New brooms sweep into the boardroom

Two of the hottest seats in the UK boardroom were filled this week. Pascal Soriot, vet-turned-Roche-executive, was named the new boss at AstraZeneca; while Antony Jenkins, the only credible internal candidate for the top job at Barclays, was anointed on Thursday.

In choosing Mr Soriot, AZ passed over the obvious internal candidate in the form of Simon Lowth, chief financial officer and interim chief executive of the troubled big pharma group, preferring someone distanced from the regime of David Brennan, who took early retirement in the face of shareholder frustration over strategy.

    At Barclays, the Libor-rigging scandal and associated £290m fines similarly created pressure to look outside the bank. A generally blameless career in retail and business banking was enough to make Mr Jenkins the replacement for Bob Diamond, whose investment bank had come to epitomise the unacceptable excesses of Bankerworld.

    Both insider and outsider are intended to act as new brooms. Each has a lot of sweeping to do. For Mr Soriot, the task is to set a coherent course for AZ.

    The group is facing a patent cliff crisis, with around half of its annual $33bn of revenues set to disappear by 2016 as drug patents expire. So far, it has faced this prospect with a mix of cost-cutting, share buybacks and modest acquisitions. This approach will not work with investors as the cliff-edge approaches. Mr Soriot must decide whether to return cash to shareholders or to spend more vigorously on buying the growth that the group’s drugs pipeline cannot deliver.

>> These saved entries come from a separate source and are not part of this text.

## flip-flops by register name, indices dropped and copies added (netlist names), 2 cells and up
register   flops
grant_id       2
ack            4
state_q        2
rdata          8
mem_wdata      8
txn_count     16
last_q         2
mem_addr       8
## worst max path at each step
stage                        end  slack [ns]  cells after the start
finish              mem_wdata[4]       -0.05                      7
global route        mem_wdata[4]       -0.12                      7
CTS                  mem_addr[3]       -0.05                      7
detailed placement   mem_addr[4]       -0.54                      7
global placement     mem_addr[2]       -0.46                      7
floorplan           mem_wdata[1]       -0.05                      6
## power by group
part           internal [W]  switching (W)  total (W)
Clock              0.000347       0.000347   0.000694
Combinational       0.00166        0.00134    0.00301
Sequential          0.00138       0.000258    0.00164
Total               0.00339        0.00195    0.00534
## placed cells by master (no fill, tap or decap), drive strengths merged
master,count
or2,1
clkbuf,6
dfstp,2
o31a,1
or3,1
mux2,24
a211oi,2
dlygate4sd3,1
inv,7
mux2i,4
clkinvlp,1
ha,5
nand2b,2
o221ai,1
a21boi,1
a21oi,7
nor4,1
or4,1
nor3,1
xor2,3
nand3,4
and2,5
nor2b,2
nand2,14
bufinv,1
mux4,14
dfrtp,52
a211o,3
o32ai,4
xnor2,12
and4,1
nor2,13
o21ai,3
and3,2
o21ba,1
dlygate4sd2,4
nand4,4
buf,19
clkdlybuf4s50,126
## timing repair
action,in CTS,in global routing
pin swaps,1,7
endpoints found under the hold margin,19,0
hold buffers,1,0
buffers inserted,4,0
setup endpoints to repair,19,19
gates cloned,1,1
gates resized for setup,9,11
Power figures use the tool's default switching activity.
## config.mk

```make
export PLATFORM = sky130hd
export DESIGN_NAME = countdown_timer
export DESIGN_NICKNAME = d
export VERILOG_FILES = /design/src/rtl/countdown_timer.sv
export SDC_FILE = /design/constraint.sdc
export NUM_CORES = 1
export LEC_CHECK = 0
export CAP_MARGIN = 40
export CELL_PAD_IN_SITES_DETAIL_PLACEMENT = 1
export CELL_PAD_IN_SITES_GLOBAL_PLACEMENT = 2
export CORE_ASPECT_RATIO = 0.5
export CORE_MARGIN = 4
export CORE_UTILIZATION = 25
export DETAILED_ROUTE_END_ITERATION = 8
export PLACE_DENSITY_LB_ADDON = 0.12
export RECOVER_POWER = 100
export SLEW_MARGIN = 20
export SYNTH_ARGS = -nofsm -noshare
export SYNTH_HDL_FRONTEND = slang
export SYNTH_SLANG_ARGS = --single-unit
export TNS_END_PERCENT = 20
```

## constraint.sdc

```tcl
create_clock -name clk -period 5.88 [get_ports clk]
set_input_delay 1.764 -clock clk [delete_from_list [all_inputs] [get_ports clk]]
set_output_delay 1.764 -clock clk [all_outputs]
set_load 0.05 [all_outputs]
```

    Mr Soriot is likely to displease some investors whichever course he chooses. Mr Jenkins may end up pleasing no one. As well as dealing with the various inquiries into what Barclays has done wrong, he must restore the group’s reputation and improve its culture. Such nebulous targets may seem welcome because they are harder to miss. Yet the real-life downside is that their very vagueness can make it difficult to capture success.

    Moreover, Mr Jenkins’ lack of experience in Barclays’ investment bank – which dominates the group – is both a qualification for the job and a disadvantage. It is ominous that Barclays is already drawing attention to the investment banking credentials of its new chairman, Sir David Walker. A chairman’s knowledge is no substitute for expertise on the part of the chief executive.

    Mr Soriot’s task at AZ certainly looks clearer than Mr Jenkins’. He also has a relative advantage in the likely response of shareholders. Both groups are trading at discounts to peers but over the past five years total shareholder return for AZ investors has been about 60 per cent, while the value of Barclays shareholders’ investments over the same period have shrunk by a similar percentage.

    Gratitude is not invariably a feature of investor behaviour. But value creation rather than destruction is at least a more promising backdrop for a group seeking a fresh start.